Whether the Web grocer industry has suffered more from marketing or logistical problems is not yet clear, but in any case, at least one analyst firm still has faith in its long-term prospects.

Jupiter Media Metrix expects online grocery sales to grow from US$1 billion in 2001 to $11.3 billion in 2006. Deteriorating economic conditions influenced the firm to cuts its prediction for 2001 by half, from $2 billion to $1 billion.

Decentralizing Operations

But the economy cannot be blamed for all the online grocery industry’s woes. Many firms got into financial trouble by investing in large automated warehouses that were costly to operate. Safeway plans to hold down costs while building its Web presence. Employees will fill and pack orders in Safeway stores.

“This way, without the limitations of a warehouse model, we can get into a market very quickly,” Lambert pointed out. “All we need is a van and a few people to pick the items at the store.”

“For pure-play retailers, fulfillment is too expensive and the marketing costs are too high, which is why it makes sense that brick-and-mortar grocers will succeed in online sales,” Forrester analyst Robert Rubin told E-Commerce Times.

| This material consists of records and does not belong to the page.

File: src/rtl/imem_loader_word_assembler.sv
// Big-endian byte-to-word packer. The first byte of a word lands
// in [31:24]; a word closes on its 4th byte or on the last byte.
module imem_loader_word_assembler
  import imem_loader_pkg::*;
(
  input  logic        clk,
  input  logic        reset,
  input  logic [7:0]  byte_i,
  input  logic        en_i,
  input  logic        last_i,
  output logic [31:0] word_o,
  output logic        word_wr_o
);

  logic [1:0]  byte_cnt_q, byte_cnt_d;
  logic [31:0] asm_q, asm_d;
  logic [31:0] lane_word;

  // Merge incoming byte into its lane; lanes below stay zero,
  // which provides the zero-fill for a short final word.
  always_comb begin
    lane_word  = {byte_i, 24'h0} >> {byte_cnt_q, 3'b000};
    word_o     = asm_q | lane_word;
    word_wr_o  = en_i &&
                 (byte_cnt_q == 2'(BYTES_PER_WORD - 1) || last_i);
    byte_cnt_d = byte_cnt_q;
    asm_d      = asm_q;
    if (en_i) begin
      if (word_wr_o) begin
        byte_cnt_d = 2'd0;
        asm_d      = NOP_WORD;
      end else begin
        byte_cnt_d = byte_cnt_q + 2'd1;
        asm_d      = word_o;
      end
    end
  end

  // Lane counter and partial-word register.
  always_ff @(posedge clk) begin
    if (reset) begin
      byte_cnt_q <= 2'd0;
      asm_q      <= NOP_WORD;
    end else begin
      byte_cnt_q <= byte_cnt_d;
      asm_q      <= asm_d;
    end
  end

endmodule

File: src/rtl/imem_loader.sv
// Instruction memory loader: fills words from a byte stream,
// then releases the core and serves its fetches.
module imem_loader
  import imem_loader_pkg::*;
#(
  parameter int DEPTH  = 16,
  parameter int ADDR_W = 8
) (
  input  logic              clk,
  input  logic              reset,
  input  logic [7:0]        in_byte,
  input  logic              in_valid,
  input  logic              in_last,
  output logic              in_ready,
  input  logic              fetch_en,
  input  logic [ADDR_W-1:0] fetch_addr,
  output logic [31:0]       fetch_inst,
  output logic              fetch_valid,
  output logic              fetch_oob,
  output logic [ADDR_W-1:0] prog_len,
  output logic              load_done,
  output logic              cpu_start,
  output logic              err_overflow
);

  localparam int IDX_W = (DEPTH > 1) ? $clog2(DEPTH) : 1;
  localparam int CNT_W = IDX_W + 1;

  ld_state_e         state_q, state_d;
  logic [CNT_W-1:0]  word_cnt_q, word_cnt_d;
  logic [CNT_W-1:0]  cnt_inc;
  logic [ADDR_W-1:0] prog_len_q, prog_len_d;
  logic              cpu_start_q, cpu_start_d;
  logic              fvalid_q, fvalid_d;
  logic              foob_q, foob_d;
  logic [31:0]       finst_q, finst_d;
  logic [31:0]       mem_q [DEPTH];

  logic        accept;
  logic        full;
  logic        asm_en;
  logic [31:0] asm_word;
  logic        asm_wr;

  assign accept  = in_valid && (state_q == ST_LOAD);
  assign full    = (word_cnt_q == CNT_W'(DEPTH));
  assign asm_en  = accept && !full;
  assign cnt_inc = word_cnt_q + CNT_W'(1);

  imem_loader_word_assembler u_asm (
    .clk       (clk),
    .reset     (reset),
    .byte_i    (in_byte),
    .en_i      (asm_en),
    .last_i    (in_last),
    .word_o    (asm_word),
    .word_wr_o (asm_wr)
  );

  // Load sequencing and DONE-state fetch response.
  always_comb begin
    state_d     = state_q;
    word_cnt_d  = word_cnt_q;
    prog_len_d  = prog_len_q;
    cpu_start_d = 1'b0;
    fvalid_d    = 1'b0;
    foob_d      = 1'b0;
    finst_d     = finst_q;
    unique case (state_q)
      ST_LOAD: begin
        if (accept && full) begin
          state_d    = ST_ERR;
          prog_len_d = ADDR_W'(DEPTH);
        end else if (asm_wr) begin
          word_cnt_d = cnt_inc;
          if (in_last) begin
            state_d     = ST_DONE;
            prog_len_d  = ADDR_W'(cnt_inc);
            cpu_start_d = 1'b1;
          end
        end
      end
      ST_DONE: begin
        if (fetch_en) begin
          fvalid_d = 1'b1;
          if (fetch_addr >= prog_len_q) begin
            foob_d  = 1'b1;
            finst_d = NOP_WORD;
          end else begin
            finst_d = mem_q[fetch_addr[IDX_W-1:0]];
          end
        end
      end
      ST_ERR: begin
        state_d = ST_ERR;
      end
      default: begin
        state_d = ST_ERR;
      end
    endcase
  end

  // Control and fetch-port registers.
  always_ff @(posedge clk) begin
    if (reset) begin
      state_q     <= ST_LOAD;
      word_cnt_q  <= '0;
      prog_len_q  <= '0;
      cpu_start_q <= 1'b0;
      fvalid_q    <= 1'b0;
      foob_q      <= 1'b0;
      finst_q     <= NOP_WORD;
    end else begin
      state_q     <= state_d;
      word_cnt_q  <= word_cnt_d;
      prog_len_q  <= prog_len_d;
      cpu_start_q <= cpu_start_d;
      fvalid_q    <= fvalid_d;
      foob_q      <= foob_d;
      finst_q     <= finst_d;
    end
  end

  // Instruction storage; contents survive reset.
  always_ff @(posedge clk) begin
    if (asm_wr) begin
      mem_q[word_cnt_q[IDX_W-1:0]] <= asm_word;
    end
  end

  assign in_ready     = (state_q == ST_LOAD) && !reset;
  assign fetch_inst   = finst_q;
  assign fetch_valid  = fvalid_q;
  assign fetch_oob    = foob_q;
  assign prog_len     = prog_len_q;
  assign load_done    = (state_q == ST_DONE);
  assign cpu_start    = cpu_start_q;
  assign err_overflow = (state_q == ST_ERR);

endmodule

But in-store fulfillment runs some risk. By depending on store shelves rather than a large warehouse, there is a greater chance that items will be out of stock and that eager online customers will be disappointed rather than impressed.

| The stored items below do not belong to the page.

==> src/rtl/mode_gen_if.sv <==
// Handshake bundle between the mode_gen burst driver and its stimulus/receiver side.
interface mode_gen_if #(
  parameter int unsigned LEN_W = 8
) ();
  logic             start;
  logic [LEN_W-1:0] len;
  logic             r_in;
  logic             f_in;
  logic             do_out;
  logic             busy;
  logic             done;
  logic             err;

  modport master (
    output start, len, r_in, f_in,
    input  do_out, busy, done, err
  );

  modport slave (
    input  start, len, r_in, f_in,
    output do_out, busy, done, err
  );
endinterface

==> src/rtl/mode_gen.sv <==
// Burst driver: asserts do_out for len cycles, then waits for the receiver's finish pulse.
// Optional WAIT_F timeout is enabled by defining MODE_GEN_TIMEOUT_EN.
module mode_gen #(
  parameter int unsigned LEN_W  = 8,
  parameter int unsigned TO_CYC = 8
) (
  input logic       clk,
  input logic       rst_n,
  mode_gen_if.slave bus
);

  typedef enum logic [1:0] {
    StIdle  = 2'd0,
    StDrive = 2'd1,
    StWaitF = 2'd2,
    StFin   = 2'd3
  } state_e;

  state_e           state_q, state_d;
  logic [LEN_W-1:0] cnt_q, cnt_d;
  logic             r_seen_q, r_seen_d;
  logic             proto_q, proto_d;
  logic             do_out_q, busy_q, done_q, err_q;
  logic             done_d, err_d;

`ifdef MODE_GEN_TIMEOUT_EN
  localparam int unsigned ToW = (TO_CYC > 1) ? $clog2(TO_CYC) : 1;
  logic [ToW-1:0] to_q, to_d;
`else
  logic unused_to_cyc;
  assign unused_to_cyc = ^TO_CYC;
`endif

  always_comb begin
    state_d  = state_q;
    cnt_d    = cnt_q;
    r_seen_d = r_seen_q;
    proto_d  = proto_q;
    done_d   = 1'b0;
    err_d    = 1'b0;
`ifdef MODE_GEN_TIMEOUT_EN
    to_d     = to_q;
`endif
    case (state_q)
      StIdle: begin
        if (bus.start) begin
          if (bus.len != '0) begin
            cnt_d    = bus.len;
            r_seen_d = 1'b0;
            proto_d  = 1'b0;
            state_d  = StDrive;
          end else begin
            done_d = 1'b1;
            err_d  = 1'b1;
          end
        end
      end
      StDrive: begin
        r_seen_d = r_seen_q | bus.r_in;
        // A finish pulse before the burst is fully driven is a protocol violation.
        proto_d  = proto_q | bus.f_in;
        cnt_d    = cnt_q - 1'b1;
        if (cnt_q == LEN_W'(1)) begin
          state_d = StWaitF;
`ifdef MODE_GEN_TIMEOUT_EN
          to_d    = '0;
`endif
        end
      end
      StWaitF: begin
        r_seen_d = r_seen_q | bus.r_in;
`ifdef MODE_GEN_TIMEOUT_EN
        to_d     = to_q + 1'b1;
`endif
        if (bus.f_in) begin
          state_d = StFin;
          done_d  = 1'b1;
          err_d   = ~r_seen_d | proto_q;
`ifdef MODE_GEN_TIMEOUT_EN
        end else if (to_q == ToW'(TO_CYC - 1)) begin
          state_d = StFin;
          done_d  = 1'b1;
          err_d   = 1'b1;
`endif
        end
      end
      StFin:   state_d = StIdle;
      default: state_d = StIdle;
    endcase
  end

  // Outputs are registered from the next state so they line up with the state they describe.
  always_ff @(posedge clk or negedge rst_n) begin
    if (!rst_n) begin
      state_q  <= StIdle;
      cnt_q    <= '0;
      r_seen_q <= 1'b0;
      proto_q  <= 1'b0;
      do_out_q <= 1'b0;
      busy_q   <= 1'b0;
      done_q   <= 1'b0;
      err_q    <= 1'b0;
`ifdef MODE_GEN_TIMEOUT_EN
      to_q     <= '0;
`endif
    end else begin
      state_q  <= state_d;
      cnt_q    <= cnt_d;
      r_seen_q <= r_seen_d;
      proto_q  <= proto_d;
      do_out_q <= (state_d == StDrive);
      busy_q   <= (state_d == StDrive) || (state_d == StWaitF);
      done_q   <= done_d;
      err_q    <= err_d;
`ifdef MODE_GEN_TIMEOUT_EN
      to_q     <= to_d;
`endif
    end
  end

  assign bus.do_out = do_out_q;
  assign bus.busy   = busy_q;
  assign bus.done   = done_q;
  assign bus.err    = err_q;

endmodule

Lambert countered this argument by noting that Safeway stores are well stocked. “In most cases, if we carry an item it is on the store shelf,” she said.

Shopping Both Ways

In fact, another reason that Portland and Vancouver were selected for the Web shopping launch was because they have large, new Safeway stores. “While that may seem counter-intuitive — why would you want to encourage online shopping when you have a large brick-and-mortar presence? — we’re hoping to encourage people to do some crossing over,” Lambert said.

“Grocers are losing wallet share, and this can become a tool to capture wallet share back. When consumers buy online, they’ve shifted a behavior. By offering an automated online shopping list, consumers get in the habit of buying from a particular retailer.

As they get in the habit, they start to include more and more things because it is easier and more convenient.”

Safeway is not imposing a minimum order size — a restriction that that discouraged some singles and smaller households from experimenting with online grocery shopping in the past.